カガリは手元に広げていた「別の帳簿」を、指先でピシャリと叩いた。

「……ザロフ氏。君の背後にある『アイアン・キャピタル』。表向きは真っ当な金融業だが、実際は領主への脱税を隠蔽するための洗浄機関ランドリーだ。……違うか?」

「……あ? 何を言ってやがる……」

ザロフの顔から余裕が消える。カガリのスキル【不渡り検知レッド・インジケーター】は、ザロフが隠し持っている「裏帳簿の存在」と、その「隠し場所」までを赤字のデータとして暴いていた。

「君が今日、力ずくでこのギルドを奪えば、私は明日、その裏帳簿の存在を領主と教会に報告する。君の組織は解体され、君自身も絞首台行きだ。……これが、君が選ぼうとしている『暴力コスト』の結末だ」

カガリは淡々と、まるで明日の天気予報を告げるようなトーンで続ける。

「逆に、私と『提携』すればどうなるか。……バルカス、先ほどのランプを」

バルカスが直した驚異的な輝きのランプ。その「圧倒的な商品価値」を見せつけられたザロフは絶句した。

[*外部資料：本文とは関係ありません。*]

From an optimization exercise on the open Yosys and OpenROAD flow, aimed at small area, a short achievable clock period and few clock cycles; shortcuts taken in it are not production practice.
RTL that was checked went through simulation tests only; none was proved equivalent to the original.
No activity file was given, so power comes from the tool's default toggle rates.

## v38
// lidar_scan_packet_deframer
module lidar_scan_packet_deframer
(
  input  logic        clk,
  input  logic        rst,
  input  logic        s_tvalid,
  output logic        s_tready,
  input  logic [7:0]  s_tdata,
  output logic        m_tvalid,
  input  logic        m_tready,
  output logic [63:0] m_tdata,
  output logic [2:0]  m_tuser,
  output logic        m_tlast,
  input  logic        psel,
  input  logic        penable,
  input  logic        pwrite,
  input  logic [2:0]  paddr,
  input  logic [31:0] pwdata,
  output logic [31:0] prdata,
  output logic        pready
);
Size in the first run: roughly 35000 um^2 of cells after synthesis.
make LEC_CHECK=0 ABC_CLOCK_PERIOD_IN_PS=2000 CAP_MARGIN=20 CORE_MARGIN=2 CORE_UTILIZATION=30 CTS_CLUSTER_DIAMETER=100 CTS_CLUSTER_SIZE=30 SETUP_SLACK_MARGIN=2.3 SLEW_MARGIN=20 finish   # period 4.5 ns
run.sh (not shown) runs the stock make flow with config.mk's settings and CLKGATE_MAP_FILE= SYNTH_SCRIPT=/design/flow/synth_recipe.tcl, a recipe that flattens the netlist after the stock synthesis.
For v37, these inputs were changed with respect to v38:
diff --git a/flow/design.v b/flow/design.v
--- a/flow/design.v
+++ b/flow/design.v
@@ -173,14 +173,12 @@
   logic [5:0]  wp, cp, rd;
   logic [5:0]  used;       
   logic        nz;         
   logic        cm_pend;    
   logic [5:0]  pp_start;   
   logic        ld;         
-  logic        cm_pend_nx;
-  logic        rd_first;   
   assign word  = {h_b, held};
   assign stall = full || (st[S_COUNT] && cm_pend) || st[S_CKERR];
   logic cnt_bad;
   assign cnt_bad = (held[0] && !h_eq1) || !h_cok;
   assign err = (st[S_HDR0] && !h_aa) || (st[S_HDR1] && !h_55) ||
                (st[S_TYPE] && !h_le1) || (st[S_COUNT] && cnt_bad) ||
@@ -220,14 +218,14 @@
       st  <= ST_HUNT;
       rdy <= 1'b1;
     end else begin
       if (st[S_CKERR]) st <= ST_HUNT;
       else if (go) st <= st_nx;
       rdy <= !(((h_v && !go) || accept) &&
-               ((go ? st_nx[S_COUNT] : st[S_COUNT]) && cm_pend_nx ||
-                (go && ckerr) || full_nx));
+               ((go ? st_nx[S_COUNT] : st[S_COUNT]) && (cm_pend || (go && good)) ||
+                (go && ckerr) || (used >= 6'd38)));
     end
   end
   always_ff @(posedge clk) begin
     if (go) begin
       held <= h_b;
       if (st[S_HDR0]) xsum <= XOR_SEED;
@@ -256,16 +254,14 @@
   logic       rd_eq_cp, rd1_eq_cp;
   assign rd_p1     = inc40(rd);
   assign rd_nx     = ld ? rd_p1 : rd;
   assign rd_eq_cp  = (rd == cp);
   assign rd1_eq_cp = (rd_p1 == cp);
   assign cp_nx  = cm_any ? inc40(wp) : cp;
-  logic u_inc, full_nx;
-  assign u_inc   = (go && err) || (smp_go && !ckerr);
-  assign full_nx = ld ? (u_inc && full) :
-                   st[S_CKERR] ? (ub == 6'd39) : u_inc ? (used == 6'd39) : full;
+  logic u_inc;
+  assign u_inc = (go && err) || (smp_go && !ckerr);
   always_comb begin
     if (st[S_CKERR]) begin
       uc0 = ub + 6'd1;     uc1 = ub;
     end else if (u_inc) begin
       uc0 = used + 6'd1;   uc1 = used;
     end else begin
@@ -279,13 +275,14 @@
       used  <= '0;
       full  <= 1'b0;
       nz    <= 1'b0;
       cfull <= 1'b0;
     end else begin
       used  <= ld ? uc1 : uc0;
-      full  <= full_nx;
+      full  <= ld ? (u_inc && full) :
+               st[S_CKERR] ? (ub == 6'd39) : u_inc ? (used == 6'd39) : full;
       cp    <= cp_nx;
       nz    <= cm_any || (ld ? !rd1_eq_cp : (cfull || !rd_eq_cp));
       cfull <= cm_any ? (ld ? (wp == rd) : (inc40(wp) == rd)) : (cfull && !ld);
       if (cm1) begin
         wp <= inc40(wp);
       end else if (smp_go && ckerr) begin
@@ -311,16 +308,16 @@
   logic        d_t;
   logic [2:0]  out_code;
   logic [15:0] out_dist;
   logic [5:0]  out_i;
   logic        out_last;
   logic [7:0]  ftally;
-  logic        rd_smp, rd_last;
+  logic        rd_first, rd_smp, rd_last;
   logic [15:0] rd_word;
   assign ld       = nz && (!m_tvalid || m_tready);
-  logic pkt_act_nx, at_start_nx;
+  logic pkt_act_nx, cm_pend_nx, at_start_nx;
   assign pkt_act_nx  = (ld && rd_smp) ? !rd_last : pkt_act;
   assign cm_pend_nx  = (go && good) || (cm_pend && !(ld && rd_first));
   assign at_start_nx = (go && good) ? (ld ? rd1_eq_cp : rd_eq_cp)
                                     : (ld ? (rd_p1 == pp_start) : (rd == pp_start));
   assign rd_smp   = pkt_act || rd_first;
   assign rd_last  = pkt_act ? (r_left == 6'd1) : (p_c == 6'd1);
## What came out
In v37 the routed wire length turned out about 2% higher than in v38. v37 vs. v38: post-synthesis share of cell area spent on xor and xnor gates shows no meaningful change, post-route clock period utilization shows a reduction of 1.0 points, final-layout fill cell count shows an increase of 1.2%, met1 track demand over resource shows a reduction of 0.86 points, clock group power shows no meaningful change. v37 completed end to end with timing, DRC and antenna clean. Summary of v37 over v38: post-route standard cell area excluding fillers increased 0.38%, mean instance size in the synthesized netlist went down 1.1%. Sequential share of layout area: v37 lower than v38. Summary of the comparison: clock period minus worst slack is lower in v37, relative to v38. Diff v38 -> v37: timing-limited maximum frequency +2.2%; share of cell area taken by muxes after synthesis went up by 0.26 points.
Testbench counts of v37, summed over its fixed seeds: cycles 18,726.
No functional check of the RTL was part of v38.

[static timing again, ports no longer ideal]
Ports are ideal in the flow. The routed layouts listed here were re-timed in OpenROAD.
Step 1: set_driving_cell puts a clkbuf_16 on clk and a buf_2 on each other input, an assumption about the parent block.
Step 2 moves the port delays by t, midway between the first and last clock arrival at a register: inputs arrive t later, outputs are due t later. That takes back most of the time a late clock gives input paths.
a / b / c = ideal ports / drivers / drivers and shift; a / b = the first two.
| run | shift t [ns] | setup slack, ns | hold slack, ns | worst register clock-pin slew, ns | worst slew at a driven data input, ns |
|---|---|---|---|---|---|
| v38 | 0.669 | 2.284 / 2.258 / 1.756 | 0.465 / 0.465 / 0.465 | 0.12 / 0.12 | 0.06 |
| v37 | 0.680 | 2.330 / 2.260 / 1.699 | 0.463 / 0.463 / 0.463 | 0.12 / 0.12 | 0.05 |
After both steps setup and hold are still met in every run listed. The setup slack of v37, which loses most, moves by -0.070 ns with the drivers and by -0.631 ns with both steps.
This is an optimization exercise on Yosys and OpenROAD, whose aim is small area, not a production implementation. At most, simulation tests tie the RTL to the original design; equivalence was not proved. Power is estimated from default activity; no workload was simulated.

==> flow/design.v <==
package img_inv_pkg;
   localparam int FRAME_BYTES_DEF = 158;
   typedef logic [7:0] byte_t;
   typedef enum logic [2:0] {
      IDLE,
      RX_FILL,
      TX_LOAD,
      TX_SEND,
      TX_WAIT,
      DONE,
      CK_SEND,
      CK_WAIT
   } state_t;
endpackage
module img_frame_buf
#(
   parameter int LANES = 8,
   parameter int RINGS = 20,
   parameter int LW    = 3
) (
   input  logic          clock,
   input  logic          we,
   input  logic [LW-1:0] wcell,
   input  logic [7:0]    wdata,
   input  logic          shift,
   input  logic          hold,
   input  logic [LW-1:0] rcell,
   output logic [7:0]    rdata
);
   logic [7:0] ring [0:RINGS-1][0:LANES-1];
   always_ff @(posedge clock) begin
      for (int i = 0; i < LANES; i++) begin
         if (we && wcell == LW'(i)) ring[0][i] <= wdata;
         else if (i == 0)           ring[0][i] <= ~ring[0][LANES-1];
         else                       ring[0][i] <= ring[0][i-1];
      end
      for (int j = 1; j < RINGS; j++) begin
         ring[j][0] <= ~(({8{hold}} | ring[j-1][LANES-1]) & ({8{shift}} | ring[j][LANES-1]));
         for (int i = 1; i < LANES; i++) ring[j][i] <= ring[j][i-1];
      end
   end
   always_comb begin
      rdata = '0;
      for (int i = 0; i < LANES; i++)
         rdata = rdata | (ring[RINGS-1][i] & {8{rcell == LW'(i)}});
   end
endmodule
This design comes from an exercise in tuning for a short achievable clock period and few clock cycles on the open sky130 flow, not from production work. Only simulation tests tie the RTL to the original design; equivalence was not proved. No activity file was given, so power comes from the tool's default toggle rates.

## flow/design.v

```verilog
package core_pkg;
    typedef logic [31:0] word_t;       
    typedef logic [31:0] inst_t;       
    typedef logic [4:0]  reg_addr_t;   
    typedef enum logic [2:0] {
        ALU_ADD,
        ALU_SUB,
        ALU_AND,
        ALU_OR,
        ALU_XOR
    } alu_op_t;
    typedef enum logic [1:0] {
        FWD_REG,   
        FWD_MM,    
        FWD_WB     
    } fwd_sel_t;
    typedef struct packed {
        logic  valid;
        word_t pc;
        inst_t inst;
    } id_t;
    typedef struct packed {
        logic      valid;
        word_t     pc;          
        alu_op_t   alu_op;
        reg_addr_t rs1;         
        reg_addr_t rs2;
        word_t     rs1_data;
        word_t     rs2_data;
        word_t     imm;         
        logic      use_imm;     
        reg_addr_t rd;
        logic      rd_en;
        logic      mem_re;
        logic      mem_we;
        logic      is_branch;
        logic      branch_ne;   
    } ex_t;
    typedef struct packed {
        logic      valid;
        word_t     result;      
        word_t     store_data;
        reg_addr_t rd;
        logic      rd_en;
        logic      mem_re;
        logic      mem_we;
    } mm_t;
    typedef struct packed {
        logic      valid;
        reg_addr_t rd;
        logic      rd_en;
        word_t     data;        
    } wb_t;
    localparam logic [6:0] OP_REG    = 7'b0110011;
    localparam logic [6:0] OP_IMM    = 7'b0010011;
    localparam logic [6:0] OP_LOAD   = 7'b0000011;
    localparam logic [6:0] OP_STORE  = 7'b0100011;
    localparam logic [6:0] OP_BRANCH = 7'b1100011;
endpackage
module fetch
#(
    parameter logic [31:0] RESET_PC = '0
) (
    input  logic  clk,
    input  logic  arst_n,
    input  logic  stall,
    input  logic  branch,
    input  core_pkg::word_t target,
    output core_pkg::word_t code_addr,
    input  core_pkg::inst_t code_data,
    output core_pkg::id_t   id
);
    core_pkg::word_t pc;
    assign code_addr = pc;   
    always_ff @(posedge clk or negedge arst_n) begin
        if (!arst_n) begin
            pc <= RESET_PC;
        end else if (branch) begin
            pc <= target;   
        end else if (!stall) begin
            pc <= pc + 32'd4;
        end
    end
    always_ff @(posedge clk or negedge arst_n) begin
        if (!arst_n) begin
            id <= '0;
        end else if (branch) begin
            id.valid <= 1'b0;   
        end else if (!stall) begin
            id.valid <= 1'b1;
            id.pc    <= pc;
            id.inst  <= code_data;
        end
    end
endmodule
module regfile
(
    input  logic      clk,
    input  logic      arst_n,
    input  core_pkg::reg_addr_t rs1_addr,
    input  core_pkg::reg_addr_t rs2_addr,
    output core_pkg::word_t     rs1_data,
    output core_pkg::word_t     rs2_data,
    input  core_pkg::wb_t       wb
);
    core_pkg::word_t regs [32];
    logic  we;
    assign we = wb.valid && wb.rd_en;
    always_ff @(posedge clk) begin
        if (arst_n && we) begin
            regs[wb.rd] <= wb.data;   
        end
    end
    function automatic logic [31:0] read_port(logic [4:0] addr);
        if (addr == 5'd0) read_port = 32'd0;                   
        else if (we && wb.rd == addr) read_port = wb.data;     
        else read_port = regs[addr];
    endfunction
    always_comb begin
        rs1_data = read_port(rs1_addr);
        rs2_data = read_port(rs2_addr);
    end
endmodule
module decode
(
    input  logic      clk,
    input  logic      arst_n,
    input  logic      stall,
    input  logic      branch,
    input  core_pkg::id_t       id,
    output core_pkg::reg_addr_t rs1_addr,
    output core_pkg::reg_addr_t rs2_addr,
    input  core_pkg::word_t     rs1_data,
    input  core_pkg::word_t     rs2_data,
    output core_pkg::ex_t       ex
);
    logic [6:0] opcode;
    logic [2:0] funct3;
    logic [6:0] funct7;
    core_pkg::reg_addr_t  rd;
    core_pkg::word_t      imm_i;
    core_pkg::word_t      imm_s;
    core_pkg::word_t      imm_b;
    logic       supported;   
    core_pkg::ex_t        nxt;
    assign opcode   = id.inst[6:0];
    assign rd       = id.inst[11:7];
    assign funct3   = id.inst[14:12];
    assign rs1_addr = id.inst[19:15];
    assign rs2_addr = id.inst[24:20];
    assign funct7   = id.inst[31:25];
    assign imm_i = {{20{id.inst[31]}}, id.inst[31:20]};
    assign imm_s = {{20{id.inst[31]}}, id.inst[31:25], id.inst[11:7]};
    assign imm_b = {{19{id.inst[31]}}, id.inst[31], id.inst[7],
                    id.inst[30:25], id.inst[11:8], 1'b0};   
    always_comb begin
        supported = 1'b0;
        nxt       = '0;
        nxt.pc       = id.pc;
        nxt.rs1      = rs1_addr;
        nxt.rs2      = rs2_addr;
        nxt.rs1_data = rs1_data;
        nxt.rs2_data = rs2_data;
        nxt.rd       = rd;
        nxt.imm      = imm_i;     
        nxt.alu_op   = core_pkg::ALU_ADD;   
        case (opcode)
            core_pkg::OP_REG: begin
                nxt.rd_en = 1'b1;
                case (funct3)
                    3'b000: begin
                        supported  = (funct7 == 7'h00) || (funct7 == 7'h20);
                        nxt.alu_op = funct7[5] ? core_pkg::ALU_SUB : core_pkg::ALU_ADD;
                    end
                    3'b100: begin
                        supported  = (funct7 == 7'h00);
                        nxt.alu_op = core_pkg::ALU_XOR;
                    end
                    3'b110: begin
                        supported  = (funct7 == 7'h00);
                        nxt.alu_op = core_pkg::ALU_OR;
                    end
                    3'b111: begin
                        supported  = (funct7 == 7'h00);
                        nxt.alu_op = core_pkg::ALU_AND;
                    end
                    default: supported = 1'b0;
                endcase
            end
            core_pkg::OP_IMM: begin
                supported   = (funct3 == 3'b000);   
                nxt.use_imm = 1'b1;
                nxt.rd_en   = 1'b1;
            end
            core_pkg::OP_LOAD: begin
                supported   = (funct3 == 3'b010);   
                nxt.use_imm = 1'b1;
                nxt.rd_en   = 1'b1;
                nxt.mem_re  = 1'b1;
            end
            core_pkg::OP_STORE: begin
                supported   = (funct3 == 3'b010);   
                nxt.use_imm = 1'b1;
                nxt.imm     = imm_s;
                nxt.mem_we  = 1'b1;
            end
            core_pkg::OP_BRANCH: begin
                supported     = (funct3 == 3'b000) || (funct3 == 3'b001);
                nxt.imm       = imm_b;
                nxt.is_branch = 1'b1;
                nxt.branch_ne = funct3[0];
            end
            default: supported = 1'b0;   
        endcase
        nxt.valid = id.valid && supported;
    end
    always_ff @(posedge clk or negedge arst_n) begin
        if (!arst_n) begin
            ex <= '0;
        end else if (stall || branch) begin
            ex.valid <= 1'b0;   
        end else begin
            ex <= nxt;
        end
    end
endmodule
module execute
(
    input  logic     clk,
    input  logic     arst_n,
    input  core_pkg::ex_t      ex,
    input  logic [1:0]       fwd_a,
    input  logic [1:0]       fwd_b,
    input  core_pkg::wb_t      wb,
    output logic     branch,
    output core_pkg::word_t    target,
    output core_pkg::mm_t      mm
);
    core_pkg::word_t op_a;
    core_pkg::word_t rs2_fwd;   
    core_pkg::word_t op_b;
    core_pkg::word_t result;
    always_comb begin
        case (fwd_a)
            core_pkg::FWD_MM:  op_a = mm.result;
            core_pkg::FWD_WB:  op_a = wb.data;
            default: op_a = ex.rs1_data;
        endcase
        case (fwd_b)
            core_pkg::FWD_MM:  rs2_fwd = mm.result;
            core_pkg::FWD_WB:  rs2_fwd = wb.data;
            default: rs2_fwd = ex.rs2_data;
        endcase
    end
    assign op_b = ex.use_imm ? ex.imm : rs2_fwd;
    always_comb begin
        case (ex.alu_op)
            core_pkg::ALU_SUB: result = op_a - op_b;
            core_pkg::ALU_AND: result = op_a & op_b;
            core_pkg::ALU_OR:  result = op_a | op_b;
            core_pkg::ALU_XOR: result = op_a ^ op_b;
            default: result = op_a + op_b;
        endcase
    end
    assign branch = ex.valid && ex.is_branch && ((op_a == rs2_fwd) != ex.branch_ne);
    assign target = ex.pc + ex.imm;
    always_ff @(posedge clk or negedge arst_n) begin
        if (!arst_n) begin
            mm <= '0;
        end else begin
            mm.valid      <= ex.valid;
            mm.result     <= result;
            mm.store_data <= rs2_fwd;
            mm.rd         <= ex.rd;
            mm.rd_en      <= ex.rd_en;
            mm.mem_re     <= ex.mem_re;
            mm.mem_we     <= ex.mem_we;
        end
    end
endmodule
module memory
(
    input  logic  clk,
    input  logic  arst_n,
    input  core_pkg::mm_t   mm,
    output core_pkg::word_t data_addr,
    output core_pkg::word_t data_wdata,
    output logic  data_we,
    output logic  data_re,
    input  core_pkg::word_t data_rdata,
    output core_pkg::wb_t   wb
);
    core_pkg::word_t rd_data;
    assign data_addr  = mm.result;    
    assign data_wdata = mm.store_data;
    assign data_we    = mm.valid && mm.mem_we;   
    assign data_re    = mm.valid && mm.mem_re;   
    assign rd_data = mm.mem_re ? data_rdata : mm.result;
    always_ff @(posedge clk or negedge arst_n) begin
        if (!arst_n) begin
            wb <= '0;
        end else begin
            wb.valid <= mm.valid;
            wb.rd    <= mm.rd;
            wb.rd_en <= mm.rd_en;
            wb.data  <= rd_data;
        end
    end
endmodule
module hazard_unit
(
    input  core_pkg::id_t      id,
    input  core_pkg::ex_t      ex,
    input  core_pkg::mm_t      mm,
    input  core_pkg::wb_t      wb,
    output logic     stall,
    output logic [1:0]       fwd_a,
    output logic [1:0]       fwd_b
);
    logic [6:0] id_op;
    core_pkg::reg_addr_t  id_rs1;
    core_pkg::reg_addr_t  id_rs2;
    logic       uses_rs1;
    logic       uses_rs2;
    logic       load_in_ex;
    assign id_op  = id.inst[6:0];
    assign id_rs1 = id.inst[19:15];
    assign id_rs2 = id.inst[24:20];
    assign uses_rs1 = (id_op == core_pkg::OP_REG) || (id_op == core_pkg::OP_IMM) ||
                      (id_op == core_pkg::OP_LOAD) || (id_op == core_pkg::OP_STORE) ||
                      (id_op == core_pkg::OP_BRANCH);
    assign uses_rs2 = (id_op == core_pkg::OP_REG) || (id_op == core_pkg::OP_STORE) ||
                      (id_op == core_pkg::OP_BRANCH);
    assign load_in_ex = ex.valid && ex.mem_re && ex.rd_en && (ex.rd != '0);
    assign stall = id.valid && load_in_ex &&
                   ((uses_rs1 && id_rs1 == ex.rd) || (uses_rs2 && id_rs2 == ex.rd));
    function automatic logic [1:0] pick(logic [4:0] rs);
        if (rs == 5'd0) pick = core_pkg::FWD_REG;
        else if (mm.valid && mm.rd_en && !mm.mem_re && mm.rd == rs) pick = core_pkg::FWD_MM;
        else if (wb.valid && wb.rd_en && wb.rd == rs) pick = core_pkg::FWD_WB;
        else pick = core_pkg::FWD_REG;
    endfunction
    assign fwd_a = pick(ex.rs1);
    assign fwd_b = pick(ex.rs2);
endmodule
module cpu
#(
    parameter logic [31:0] RESET_PC = '0
) (
    input  logic  clk,
    input  logic  arst_n,
    output core_pkg::word_t code_addr,
    input  core_pkg::inst_t code_data,
    output core_pkg::word_t data_addr,
    output core_pkg::word_t data_wdata,
    output logic  data_we,
    output logic  data_re,
    input  core_pkg::word_t data_rdata
);
    core_pkg::id_t       id;       
    core_pkg::ex_t       ex;       
    core_pkg::mm_t       mm;       
    core_pkg::wb_t       wb;       
    logic      stall;    
    logic      branch;   
    core_pkg::word_t     target;
    logic [1:0]           fwd_a;
    logic [1:0]           fwd_b;
    core_pkg::reg_addr_t rs1_addr;
    core_pkg::reg_addr_t rs2_addr;
    core_pkg::word_t     rs1_data;
    core_pkg::word_t     rs2_data;
    hazard_unit i_hazard_unit (
        .id, .ex, .mm, .wb,
        .stall,
        .fwd_a,
        .fwd_b
    );
    fetch #(
        .RESET_PC(RESET_PC)
    ) i_fetch (
        .clk, .arst_n,
        .stall, .branch, .target,
        .code_addr, .code_data,
        .id
    );
    regfile i_regfile (
        .clk, .arst_n,
        .rs1_addr, .rs2_addr,
        .rs1_data, .rs2_data,
        .wb   
    );
    decode i_decode (
        .clk, .arst_n,
        .stall, .branch,
        .id,
        .rs1_addr, .rs2_addr,
        .rs1_data, .rs2_data,
        .ex
    );
    execute i_execute (
        .clk, .arst_n,
        .ex, .fwd_a, .fwd_b, .wb,
        .branch, .target,
        .mm
    );
    memory i_memory (
        .clk, .arst_n,
        .mm,
        .data_addr, .data_wdata, .data_we, .data_re, .data_rdata,
        .wb
    );
endmodule
```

「……この技術による独占販売権。その利益の一部を、君の借金への『利息返済』として充当してやろう。君は死なずに済み、将来的に今の数倍の利益を手にできる。……さて、ザロフ氏。『確実な死』か、『不確実だが莫大な利益』か。 算数ができるなら、答えは決まっているはずだ」

ザロフは、目の前の「死神のようなスーツの男」が、自分を脅しているのではなく、「自分を自分の欲望で支配しようとしている」ことに気づき、戦慄した。